■ **What to do**: Go through the entries one line at a time, and gather every line that has the word "output".

■ **Extracted entries**:

What follows belongs to an exercise in optimizing a design on an open flow for small area; a production flow would make more cautious choices. In this exercise RTL edits were held to simulation tests only and were not proved equivalent to the original. Power figures rest on the tool's default switching activity, not on a simulated workload.

[flow/design.v]
module dsa_link (
    input  wire        clk,
    input  wire        rst,         
    input  wire        start,
    input  wire [18:0] HCMD,
    input  wire        tick,
    output wire        busy,
    output wire        done,
    output reg  [1:0]  status,
    output reg         req,
    output reg  [15:0] RXR,
    output wire        D_oe,
    output wire        D_o,
    input  wire        D_i,
    output wire        S_oe,
    output wire        S_o,
    input  wire        S_i,
    output wire        A_oe,
    output wire        A_o,
    input  wire        A_i
);
    localparam [5:0] IDLE0          = 6'd0;    
    localparam [5:0] IDLE1          = 6'd1;    
    localparam [5:0] P_READ         = 6'd2;
    localparam [5:0] W_POLL         = 6'd3;
    localparam [5:0] R_REL0         = 6'd4;
    localparam [5:0] R_SYNC_ACKLO   = 6'd5;
    localparam [5:0] R_SYNC_WAIT_DH = 6'd6;
    localparam [5:0] R_SYNC_ACKHI   = 6'd7;
    localparam [5:0] R_BIT_WAIT_SL  = 6'd8;
    localparam [5:0] R_BIT_SAMPLE   = 6'd9;
    localparam [5:0] R_BIT_ACKLO    = 6'd10;
    localparam [5:0] R_BIT_WAIT_SH  = 6'd11;
    localparam [5:0] R_BIT_ACKHI    = 6'd12;
    localparam [5:0] R_CMP_WAIT_AL  = 6'd13;
    localparam [5:0] R_CMP_ANNOUNCE = 6'd14;
    localparam [5:0] R_CMP_WAIT_AH  = 6'd15;
    localparam [5:0] R_CMP_FINISH   = 6'd16;
    localparam [5:0] R_CMP_REL      = 6'd17;
    localparam [5:0] T_PRESET       = 6'd18;
    localparam [5:0] T_REL0         = 6'd19;
    localparam [5:0] T_REQ          = 6'd20;
    localparam [5:0] T_SYNC_WAIT_AL = 6'd21;
    localparam [5:0] T_SYNC_DHI     = 6'd22;
    localparam [5:0] T_SYNC_WAIT_AH = 6'd23;
    localparam [5:0] T_SOUT         = 6'd24;
    localparam [5:0] T_BIT_SETD     = 6'd25;
    localparam [5:0] T_BIT_SLO      = 6'd26;
    localparam [5:0] T_BIT_WAIT_AL  = 6'd27;
    localparam [5:0] T_BIT_REL      = 6'd28;
    localparam [5:0] T_BIT_WAIT_AH  = 6'd29;
    localparam [5:0] T_CMP_AOUT     = 6'd30;
    localparam [5:0] T_CMP_ALO      = 6'd31;
    localparam [5:0] T_CMP_WAIT_SL  = 6'd32;
    localparam [5:0] T_CMP_CHECK    = 6'd33;
    localparam [5:0] T_CMP_WAIT_SH  = 6'd34;
    localparam [5:0] T_CMP_REL      = 6'd35;
    localparam [5:0] T_CMP_FAIL     = 6'd36;
    reg  [5:0]  st;
    reg  [6:0]  wd;          
    reg  [16:0] sr;          
    reg  [5:0]  st_n;
    reg         wt;          
    reg         cond;        
    reg         doe, dlv, soe, slv, aoe, alv;
    wire exp   = (wd[5:0] == 6'b100000);
    wire failc = (wd[6:1] == 6'b100000);
    wire zero  = ~|sr[15:0];
    assign busy = (st != IDLE0) && (st != IDLE1);
    assign done = (st == IDLE1);
    assign D_oe = doe;
    assign D_o  = dlv;
    assign S_oe = soe;
    assign S_o  = slv;
    assign A_oe = aoe;
    assign A_o  = alv;
    always @* begin
        wt = 1'b0; cond = 1'b0;
        doe = 1'b0; dlv = 1'b1; soe = 1'b0; slv = 1'b1; aoe = 1'b0; alv = 1'b1;
        case (st)
            W_POLL:         begin wt = 1'b1; cond = ~D_i; end
            R_SYNC_WAIT_DH: begin wt = 1'b1; cond = D_i;  aoe = 1'b1; alv = 1'b0; end
            R_SYNC_ACKHI:   begin aoe = 1'b1; alv = 1'b0; end
            R_BIT_WAIT_SL:  begin wt = 1'b1; cond = ~S_i; aoe = 1'b1; end
            R_BIT_SAMPLE:   begin aoe = 1'b1; end
            R_BIT_ACKLO:    begin aoe = 1'b1; end
            R_BIT_WAIT_SH:  begin wt = 1'b1; cond = S_i;  aoe = 1'b1; alv = 1'b0; end
            R_BIT_ACKHI:    begin aoe = 1'b1; alv = 1'b0; end
            R_CMP_WAIT_AL:  begin wt = 1'b1; cond = ~A_i; doe = 1'b1; soe = 1'b1; end
            R_CMP_ANNOUNCE: begin doe = 1'b1; soe = 1'b1; end
            R_CMP_WAIT_AH:  begin wt = 1'b1; cond = A_i;  doe = 1'b1; soe = 1'b1; slv = 1'b0; end
            R_CMP_FINISH:   begin doe = 1'b1; soe = 1'b1; slv = 1'b0; end
            R_CMP_REL:      begin doe = 1'b1; soe = 1'b1; end
            T_SYNC_WAIT_AL: begin wt = 1'b1; cond = ~A_i; doe = 1'b1; dlv = 1'b0; end
            T_SYNC_DHI:     begin doe = 1'b1; dlv = 1'b0; end
            T_SYNC_WAIT_AH: begin wt = 1'b1; cond = A_i;  doe = 1'b1; end
            T_SOUT:         begin doe = 1'b1; end
            T_BIT_SETD:     begin doe = 1'b1; soe = 1'b1; end
            T_BIT_SLO:      begin doe = 1'b1; dlv = sr[16]; soe = 1'b1; end
            T_BIT_WAIT_AL:  begin wt = 1'b1; cond = ~A_i; doe = 1'b1; dlv = sr[16]; soe = 1'b1; slv = 1'b0; end
            T_BIT_REL:      begin doe = 1'b1; dlv = sr[16]; soe = 1'b1; slv = 1'b0; end
            T_BIT_WAIT_AH:  begin wt = 1'b1; cond = A_i;  doe = 1'b1; soe = 1'b1; end
            T_CMP_ALO:      begin aoe = 1'b1; end
            T_CMP_WAIT_SL:  begin wt = 1'b1; cond = ~S_i; aoe = 1'b1; alv = 1'b0; end
            T_CMP_CHECK:    begin aoe = 1'b1; alv = 1'b0; end
            T_CMP_WAIT_SH:  begin wt = 1'b1; cond = S_i;  aoe = 1'b1; end
            T_CMP_REL:      begin aoe = 1'b1; end
            T_CMP_FAIL:     begin aoe = 1'b1; alv = 1'b0; end
            default: ;
        endcase
    end
    always @* begin
        st_n = st;
        case (st)
            IDLE0, IDLE1: begin
                if (start) begin
                    case (HCMD[18:16])
                        3'b001:         st_n = P_READ;
                        3'b010:         st_n = R_REL0;
                        3'b011:         st_n = W_POLL;
                        3'b100, 3'b101: st_n = T_PRESET;
                        default:        st_n = IDLE1;
                    endcase
                end
            end
            P_READ:         st_n = IDLE1;
            W_POLL:         st_n = R_REL0;
            R_REL0:         st_n = R_SYNC_ACKLO;
            R_SYNC_ACKLO:   st_n = R_SYNC_WAIT_DH;
            R_SYNC_WAIT_DH: st_n = R_SYNC_ACKHI;
            R_SYNC_ACKHI:   st_n = R_BIT_WAIT_SL;
            R_BIT_WAIT_SL:  st_n = R_BIT_SAMPLE;
            R_BIT_SAMPLE:   st_n = R_BIT_ACKLO;
            R_BIT_ACKLO:    st_n = R_BIT_WAIT_SH;
            R_BIT_WAIT_SH:  st_n = R_BIT_ACKHI;
            R_BIT_ACKHI:    st_n = sr[16] ? R_CMP_WAIT_AL : R_BIT_WAIT_SL;
            R_CMP_WAIT_AL:  st_n = R_CMP_ANNOUNCE;
            R_CMP_ANNOUNCE: st_n = R_CMP_WAIT_AH;
            R_CMP_WAIT_AH:  st_n = R_CMP_FINISH;
            R_CMP_FINISH:   st_n = R_CMP_REL;
            R_CMP_REL:      st_n = IDLE1;
            T_PRESET:       st_n = T_REL0;
            T_REL0:         st_n = T_REQ;
            T_REQ:          st_n = T_SYNC_WAIT_AL;
            T_SYNC_WAIT_AL: st_n = T_SYNC_DHI;
            T_SYNC_DHI:     st_n = T_SYNC_WAIT_AH;
            T_SYNC_WAIT_AH: st_n = T_SOUT;
            T_SOUT:         st_n = T_BIT_SETD;
            T_BIT_SETD:     st_n = zero ? T_CMP_AOUT : T_BIT_SLO;
            T_BIT_SLO:      st_n = T_BIT_WAIT_AL;
            T_BIT_WAIT_AL:  st_n = T_BIT_REL;
            T_BIT_REL:      st_n = T_BIT_WAIT_AH;
            T_BIT_WAIT_AH:  st_n = T_BIT_SETD;
            T_CMP_AOUT:     st_n = T_CMP_ALO;
            T_CMP_ALO:      st_n = T_CMP_WAIT_SL;
            T_CMP_WAIT_SL:  st_n = T_CMP_CHECK;
            T_CMP_CHECK:    st_n = D_i ? T_CMP_WAIT_SH : T_CMP_FAIL;
            T_CMP_WAIT_SH:  st_n = T_CMP_REL;
            T_CMP_REL:      st_n = IDLE1;
            T_CMP_FAIL:     st_n = IDLE1;
            default:        st_n = IDLE0;
        endcase
        if (wt) begin
            if (failc)      st_n = IDLE1;
            else if (!cond) st_n = st;
        end
    end
    wire fail = (wt && failc) || (st == T_CMP_FAIL);
    wire ok   = (st == P_READ) || (st == R_CMP_REL) || (st == T_CMP_REL);
    wire ill  = !busy && start && (HCMD[18:16] == 3'b000 || HCMD[18:17] == 2'b11);
    always @(posedge clk) begin
        if (rst) begin
            st     <= IDLE0;
            status <= 2'b00;
            req    <= 1'b0;
        end else begin
            st <= st_n;
            if (fail)
                status <= 2'b01;
            else if (ok)
                status <= 2'b00;
            else if (ill)
                status <= 2'b10;
            if (st == P_READ)
                req <= ~D_i;
        end
        if (!wt)
            wd <= 7'd0;
        else if (tick || exp)
            wd <= {wd[5:0], ~(wd[6] ^ wd[3])};
        if (!busy)
            sr <= {HCMD[15], HCMD[14:8] & {7{HCMD[18]}}, HCMD[7:0] & {8{HCMD[18] & HCMD[16]}}, 1'b1};
        else if (st == R_BIT_SAMPLE)
            sr <= {sr[15:0], D_i};
        else if (st == T_BIT_WAIT_AH && A_i)
            sr <= {sr[15:0], 1'b0};
        if (st == R_CMP_REL)
            RXR <= sr[15:0];
    end
endmodule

■ **Answer section**:
    output wire        busy,
    output wire        done,
    output reg  [1:0]  status,
    output reg         req,
    output reg  [15:0] RXR,
    output wire        D_oe,
    output wire        D_o,
    output wire        S_oe,
    output wire        S_o,
    output wire        A_oe,
    output wire        A_o,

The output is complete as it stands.